PHOTOGRAPHER: Irish Joy Martos is a senior international student from the Philippines studying psychology.
Research helps biological engineering student prepare to help children with disabilities
When Abigail Raveling was in high school, she volunteered at a local hospital. Working in the pediatric physical therapy department with children and their therapists, she saw firsthand how hard they worked, together, to overcome the children’s physical challenges.

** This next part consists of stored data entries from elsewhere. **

$ cat src/cfs_sequencer.sv
// Supervisory sequencer of a switching converter: switch timing, overcurrent,
// hiccup, prebiased start, thermal shutdown and open-drain power-good.
// Assumes every comparator flag and the oscillator arrive as asynchronous pins.
`timescale 1ns/100ps
`default_nettype none
`include "cfs_consts.svh"
module cfs_sequencer #(
    parameter int HICCUP_CYCLES = `CFS_HICCUP_CYCLES,
    parameter int SS_EXTRA_CYCLES = `CFS_SS_EXTRA_CYCLES,
    parameter int PGOOD_DELAY_CYCLES = `CFS_PGOOD_DELAY_CYCLES
) (
    // Clock and reset
    input wire logic clk,
    input wire logic rst_n,
    // Oscillator and supply
    input wire logic osc_clk_in,
    input wire logic enable_lockout_input,
    input wire logic vcc_undervoltage,
    // Current comparators
    input wire logic cycle_current_limit,
    input wire logic severe_overcurrent_limit,
    input wire logic pwm_peak_reached,
    input wire logic zero_current_detect,
    // Voltage comparators
    input wire logic feedback_below_hiccup,
    input wire logic soft_start_above_feedback,
    input wire logic soft_start_done,
    input wire logic output_above_95,
    input wire logic output_below_92,
    // Thermal sensor
    input wire logic thermal_overtemp,
    input wire logic thermal_cooled,
    // Mode strap
    input wire logic light_load_skip_mode,
    // Gate controls
    output logic high_side_gate,
    output logic low_side_gate,
    output logic soft_start_enable,
    // Open-drain power-good
    output logic power_good_out,
    output logic power_good_oe,
    // Status
    output logic hiccup_active,
    output logic half_freq_active,
    output logic thermal_shutdown
);
    localparam int HW = $clog2(HICCUP_CYCLES + 1);
    localparam int EW = $clog2(SS_EXTRA_CYCLES + 1);
    localparam int PW = $clog2(PGOOD_DELAY_CYCLES + 1);
    localparam logic [5:0] MIN_ON = 6'(`CFS_MIN_ON_CYC);
    localparam logic [5:0] MIN_OFF = 6'(`CFS_MIN_OFF_CYC);
    localparam logic [5:0] CNT_SAT = 6'h3f;
    localparam logic [HW-1:0] HIC_LAST = HW'(HICCUP_CYCLES - 1);
    localparam logic [EW-1:0] EXT_LAST = EW'(SS_EXTRA_CYCLES - 1);
    localparam logic [PW-1:0] PG_LAST = PW'(PGOOD_DELAY_CYCLES - 1);

    // ********************************
    // Input synchronisation
    // ********************************
    logic [`CFS_IN_WIDTH-1:0] s;

    cfs_sync #(.WIDTH(`CFS_IN_WIDTH)) u_sync (
        .clk(clk),
        .rst_n(rst_n),
        .async_in({light_load_skip_mode, zero_current_detect, thermal_cooled, thermal_overtemp,
                   output_below_92, output_above_95, soft_start_done, soft_start_above_feedback,
                   feedback_below_hiccup, pwm_peak_reached, severe_overcurrent_limit,
                   cycle_current_limit, vcc_undervoltage, enable_lockout_input, osc_clk_in}),
        .sync_out(s)
    );

    logic disabled;
    logic severe;
    logic fb_low;
    assign disabled = ~s[`CFS_IN_ENABLE] | s[`CFS_IN_VCC_UV];
    assign severe = s[`CFS_IN_SEVERE];
    assign fb_low = s[`CFS_IN_FEEDBACK_LOW];

    // ********************************
    // Oscillator edge and half-rate phase
    // ********************************
    logic osc_d_reg;
    logic osc_d_next;
    logic phase_reg;
    logic phase_next;
    logic osc_rise;
    logic half_tick;

    // Phase flips so the half-rate tick comes every second edge
    always_comb begin
        osc_d_next = s[`CFS_IN_OSC];
        phase_next = phase_reg ^ osc_rise;
    end

    always_ff @(posedge clk or negedge rst_n) begin
        if (!rst_n) begin
            osc_d_reg <= 1'b0;
            phase_reg <= 1'b0;
        end else begin
            osc_d_reg <= osc_d_next;
            phase_reg <= phase_next;
        end
    end

    assign osc_rise = s[`CFS_IN_OSC] & ~osc_d_reg;
    assign half_tick = osc_rise & phase_reg;

    // ********************************
    // Sequence state
    // ********************************
    cfs_pkg::cfs_state_t state_reg;
    cfs_pkg::cfs_state_t state_next;
    logic [HW-1:0] hic_cnt_reg;
    logic [HW-1:0] hic_cnt_next;
    logic [EW-1:0] ext_cnt_reg;
    logic [EW-1:0] ext_cnt_next;
    logic fb_ok_reg;
    logic fb_ok_next;

    // Disable beats thermal, thermal beats the normal sequence
    always_comb begin
        state_next = state_reg;
        hic_cnt_next = hic_cnt_reg;
        ext_cnt_next = ext_cnt_reg;
        fb_ok_next = fb_ok_reg;
        if (disabled) begin
            state_next = cfs_pkg::CFS_OFF;
            hic_cnt_next = '0;
            ext_cnt_next = '0;
            fb_ok_next = 1'b0;
        end else if (s[`CFS_IN_THERM_HOT] && state_reg != cfs_pkg::CFS_THERMAL) begin
            state_next = cfs_pkg::CFS_THERMAL;
        end else begin
            case (state_reg)
                cfs_pkg::CFS_OFF: begin
                    state_next = cfs_pkg::CFS_PREBIAS;
                    fb_ok_next = 1'b0;
                    ext_cnt_next = '0;
                end
                cfs_pkg::CFS_PREBIAS: begin
                    if (s[`CFS_IN_SS_CROSSED]) begin
                        state_next = cfs_pkg::CFS_RUN;
                    end
                end
                cfs_pkg::CFS_RUN: begin
                    if (!fb_low) begin
                        fb_ok_next = 1'b1;
                    end
                    if (severe) begin
                        state_next = cfs_pkg::CFS_HICCUP;
                        hic_cnt_next = '0;
                    end else if (s[`CFS_IN_SS_DONE] && fb_ok_reg && fb_low) begin
                        state_next = cfs_pkg::CFS_HICCUP;
                        hic_cnt_next = '0;
                    end else if (s[`CFS_IN_SS_DONE] && !fb_ok_reg && fb_low && half_tick) begin
                        // Feedback never made it: grant the extra cycles, then give up
                        if (ext_cnt_reg == EXT_LAST) begin
                            state_next = cfs_pkg::CFS_HICCUP;
                            hic_cnt_next = '0;
                        end else begin
                            ext_cnt_next = ext_cnt_reg + 1'b1;
                        end
                    end
                end
                cfs_pkg::CFS_HICCUP: begin
                    if (half_tick) begin
                        if (hic_cnt_reg == HIC_LAST) begin
                            state_next = cfs_pkg::CFS_PREBIAS;
                            fb_ok_next = 1'b0;
                            ext_cnt_next = '0;
                        end else begin
                            hic_cnt_next = hic_cnt_reg + 1'b1;
                        end
                    end
                end
                cfs_pkg::CFS_THERMAL: begin
                    if (s[`CFS_IN_THERM_COOLED] && !s[`CFS_IN_THERM_HOT]) begin
                        state_next = cfs_pkg::CFS_PREBIAS;
                        fb_ok_next = 1'b0;
                        ext_cnt_next = '0;
                        hic_cnt_next = '0;
                    end
                end
                default: begin
                    state_next = cfs_pkg::CFS_OFF;
                end
            endcase
        end
    end

    always_ff @(posedge clk or negedge rst_n) begin
        if (!rst_n) begin
            state_reg <= cfs_pkg::CFS_OFF;
            hic_cnt_reg <= '0;
            ext_cnt_reg <= '0;
            fb_ok_reg <= 1'b0;
        end else begin
            state_reg <= state_next;
            hic_cnt_reg <= hic_cnt_next;
            ext_cnt_reg <= ext_cnt_next;
            fb_ok_reg <= fb_ok_next;
        end
    end

    // ********************************
    // Switch timing
    // ********************************
    logic hs_reg;
    logic hs_next;
    logic ls_reg;
    logic ls_next;
    logic pend_reg;
    logic pend_next;
    logic ls_block_reg;
    logic ls_block_next;
    logic [5:0] on_cnt_reg;
    logic [5:0] on_cnt_next;
    logic [5:0] off_cnt_reg;
    logic [5:0] off_cnt_next;
    logic switching;
    logic half_mode;
    logic hs_on;
    logic hs_off;

    // Next state gates too, so gates drop on the edge that leaves run
    assign switching = (state_reg == cfs_pkg::CFS_RUN) && (state_next == cfs_pkg::CFS_RUN);
    assign half_mode = ~fb_ok_reg;
    // Turn-on waits out the off time and a dead-time cycle
    assign hs_on = switching && pend_reg && !hs_reg && !ls_reg && (off_cnt_reg >= MIN_OFF);
    // Protective stops skip the on-time floor; normal ends respect it
    assign hs_off = hs_reg && (!switching || ((on_cnt_reg >= MIN_ON) &&
                    (s[`CFS_IN_PWM_TRIP] || s[`CFS_IN_PEAK] || osc_rise)));

    always_comb begin
        pend_next = pend_reg;
        if (!switching || hs_on) begin
            pend_next = 1'b0;
        end else if (osc_rise && (!half_mode || phase_reg)) begin
            pend_next = 1'b1;
        end
        hs_next = hs_on ? 1'b1 : (hs_off ? 1'b0 : hs_reg);
        on_cnt_next = hs_on ? 6'h00 : ((hs_reg && on_cnt_reg != CNT_SAT) ? on_cnt_reg + 6'h01 : on_cnt_reg);
        off_cnt_next = hs_off ? 6'h00 : ((!hs_reg && off_cnt_reg != CNT_SAT) ? off_cnt_reg + 6'h01 : off_cnt_reg);
        ls_block_next = ls_block_reg;
        if (hs_on) begin
            ls_block_next = 1'b0;
        end else if (s[`CFS_IN_LIGHT_LOAD] && s[`CFS_IN_ZERO_CURRENT] && !hs_reg) begin
            ls_block_next = 1'b1;
        end
        ls_next = switching && !hs_reg && !hs_next && !pend_next && !ls_block_next;
    end

    always_ff @(posedge clk or negedge rst_n) begin
        if (!rst_n) begin
            hs_reg <= 1'b0;
            ls_reg <= 1'b0;
            pend_reg <= 1'b0;
            ls_block_reg <= 1'b0;
            on_cnt_reg <= 6'h00;
            off_cnt_reg <= 6'h00;
        end else begin
            hs_reg <= hs_next;
            ls_reg <= ls_next;
            pend_reg <= pend_next;
            ls_block_reg <= ls_block_next;
            on_cnt_reg <= on_cnt_next;
            off_cnt_reg <= off_cnt_next;
        end
    end

    // ********************************
    // Power-good
    // ********************************
    logic pg_low_reg;
    logic pg_low_next;
    logic [PW-1:0] pg_cnt_reg;
    logic [PW-1:0] pg_cnt_next;

    // Counts above the rising threshold; holds in the band
    always_comb begin
        pg_low_next = pg_low_reg;
        pg_cnt_next = pg_cnt_reg;
        if (disabled || state_reg == cfs_pkg::CFS_THERMAL || s[`CFS_IN_OUT_BELOW_92]) begin
            pg_low_next = 1'b1;
            pg_cnt_next = '0;
        end else if (pg_low_reg && s[`CFS_IN_OUT_ABOVE_95] && osc_rise) begin
            if (pg_cnt_reg == PG_LAST) begin
                pg_low_next = 1'b0;
            end else begin
                pg_cnt_next = pg_cnt_reg + 1'b1;
            end
        end
    end

    always_ff @(posedge clk or negedge rst_n) begin
        if (!rst_n) begin
            pg_low_reg <= `CFS_PGOOD_LOW_RST;
            pg_cnt_reg <= '0;
        end else begin
            pg_low_reg <= pg_low_next;
            pg_cnt_reg <= pg_cnt_next;
        end
    end

    // ********************************
    // Registered outputs
    // ********************************
    logic ss_en_reg;
    logic pg_out_reg;
    logic hic_reg;
    logic half_reg;
    logic therm_reg;

    // Soft-start is released only in prebias wait and run
    always_ff @(posedge clk or negedge rst_n) begin
        if (!rst_n) begin
            ss_en_reg <= 1'b0;
            pg_out_reg <= 1'b0;
            hic_reg <= 1'b0;
            half_reg <= 1'b0;
            therm_reg <= 1'b0;
        end else begin
            ss_en_reg <= (state_next == cfs_pkg::CFS_PREBIAS) || (state_next == cfs_pkg::CFS_RUN);
            pg_out_reg <= 1'b0;
            hic_reg <= state_next == cfs_pkg::CFS_HICCUP;
            half_reg <= (state_next == cfs_pkg::CFS_RUN) && !fb_ok_next;
            therm_reg <= state_next == cfs_pkg::CFS_THERMAL;
        end
    end

    assign high_side_gate = hs_reg;
    assign low_side_gate = ls_reg;
    assign soft_start_enable = ss_en_reg;
    assign power_good_out = pg_out_reg;
    assign power_good_oe = pg_low_reg;
    assign hiccup_active = hic_reg;
    assign half_freq_active = half_reg;
    assign thermal_shutdown = therm_reg;
endmodule
`default_nettype wire

$ cat src/cfs_sync.sv
// Two-stage synchroniser for a group of asynchronous pin levels.
// Assumes each bit is a level, not a pulse shorter than two clocks.
`timescale 1ns/100ps
`default_nettype none
module cfs_sync #(
    parameter int WIDTH = 1
) (
    // Clock and reset
    input wire logic clk,
    input wire logic rst_n,
    // Levels
    input wire logic [WIDTH-1:0] async_in,
    output logic [WIDTH-1:0] sync_out
);
    logic [WIDTH-1:0] meta_reg;
    logic [WIDTH-1:0] meta_next;
    logic [WIDTH-1:0] sync_reg;
    logic [WIDTH-1:0] sync_next;

    // First stage feeds only the second
    always_comb begin
        meta_next = async_in;
        sync_next = meta_reg;
    end

    always_ff @(posedge clk or negedge rst_n) begin
        if (!rst_n) begin
            meta_reg <= '0;
            sync_reg <= '0;
        end else begin
            meta_reg <= meta_next;
            sync_reg <= sync_next;
        end
    end

    assign sync_out = sync_reg;
endmodule
`default_nettype wire
**config.mk**
```make
export PLATFORM = sky130hd
export DESIGN_NAME = pca_wdt_pwm16
export DESIGN_NICKNAME = d
export VERILOG_FILES = /design/src/rtl/pca_pkg.sv /design/src/rtl/pca_prescaler.sv /design/src/rtl/pca_wdt_pwm16.sv
export VERILOG_INCLUDE_DIRS = /design/src /design/src/rtl
export SDC_FILE = /design/constraint.sdc
export NUM_CORES = 1
export LEC_CHECK = 0
export BUFFER_PORTS_ARGS = -buffer_cell sky130_fd_sc_hd__buf_2
export CAP_MARGIN = 15
export CORE_MARGIN = 2
export CORE_UTILIZATION = 50
export CTS_CLUSTER_SIZE = 14
export DETAILED_ROUTE_END_ITERATION = 10
export PLACE_DENSITY = 0.66
export SLEW_MARGIN = 15
export SYNTH_ARGS = -nofsm -noshare
export SYNTH_HDL_FRONTEND = slang
export SYNTH_SLANG_ARGS = --single-unit
```
**constraint.sdc**
```tcl
create_clock -name clk_i -period 3.8 [get_ports clk_i]
set_clock_uncertainty 0.15 [all_clocks]
set_input_delay 1.14 -clock clk_i [delete_from_list [all_inputs] [get_ports clk_i]]
set_output_delay 1.14 -clock clk_i [all_outputs]
set_load 0.02 [all_outputs]
```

“I was impressed by both the therapists’ desire to help the kids reach their full potential physically, as well as the determination that the kids exhibited as they strived to overcome physical obstacles,” said Raveling, 20, a University of Idaho junior from Hamilton, Montana. “This experience made me want to be a physical therapist so that I could help kids with disabilities experience a life with the most independence and mobility possible.”
Raveling is majoring in biological engineering in the College of Engineering. When she first heard about the major, she wanted to learn more, and discovered it would be great foundation for her future career as a pediatric physical therapist.
“I’m hoping that biological engineering will give me a background in biomedical equipment so that I can help influence how medical equipment is used,” she said.
With Nathan Schiele, an assistant professor of biological engineering, Raveling is working on a research project studying how tendon cells react to strain. To simulate the kind of strain tendon cells experience within people’s bodies, Raveling uses a bioreactor she designed herself. The device simulates the biological process, with a chamber for the cell sample and a motor to move the sample.
Raveling received an OUR SURF Grant. Learn more.
“Tendons in your body are exposed to strain all the time,” Raveling said. “And we want to see how that affects how the cells align the collagen. We get to take this complex system of the tendon and narrow it down into looking at what the cells do under tensile strain.”
For Raveling, this hands-on experience has been fun and rewarding.
“It’s just been fun getting to design and refine a system so that it’s usable for experiments,” she said.
Biological engineering will influence how physicians and therapists treat the human body in the future, including the use of advanced prosthetics. For Raveling, the technology that comes out of this field and the knowledge she gains studying it will be tools to help children with disabilities.
“I want to be a part of helping them to have a successful future,” she said. “I love working with kids because of their energy and excitement for life.”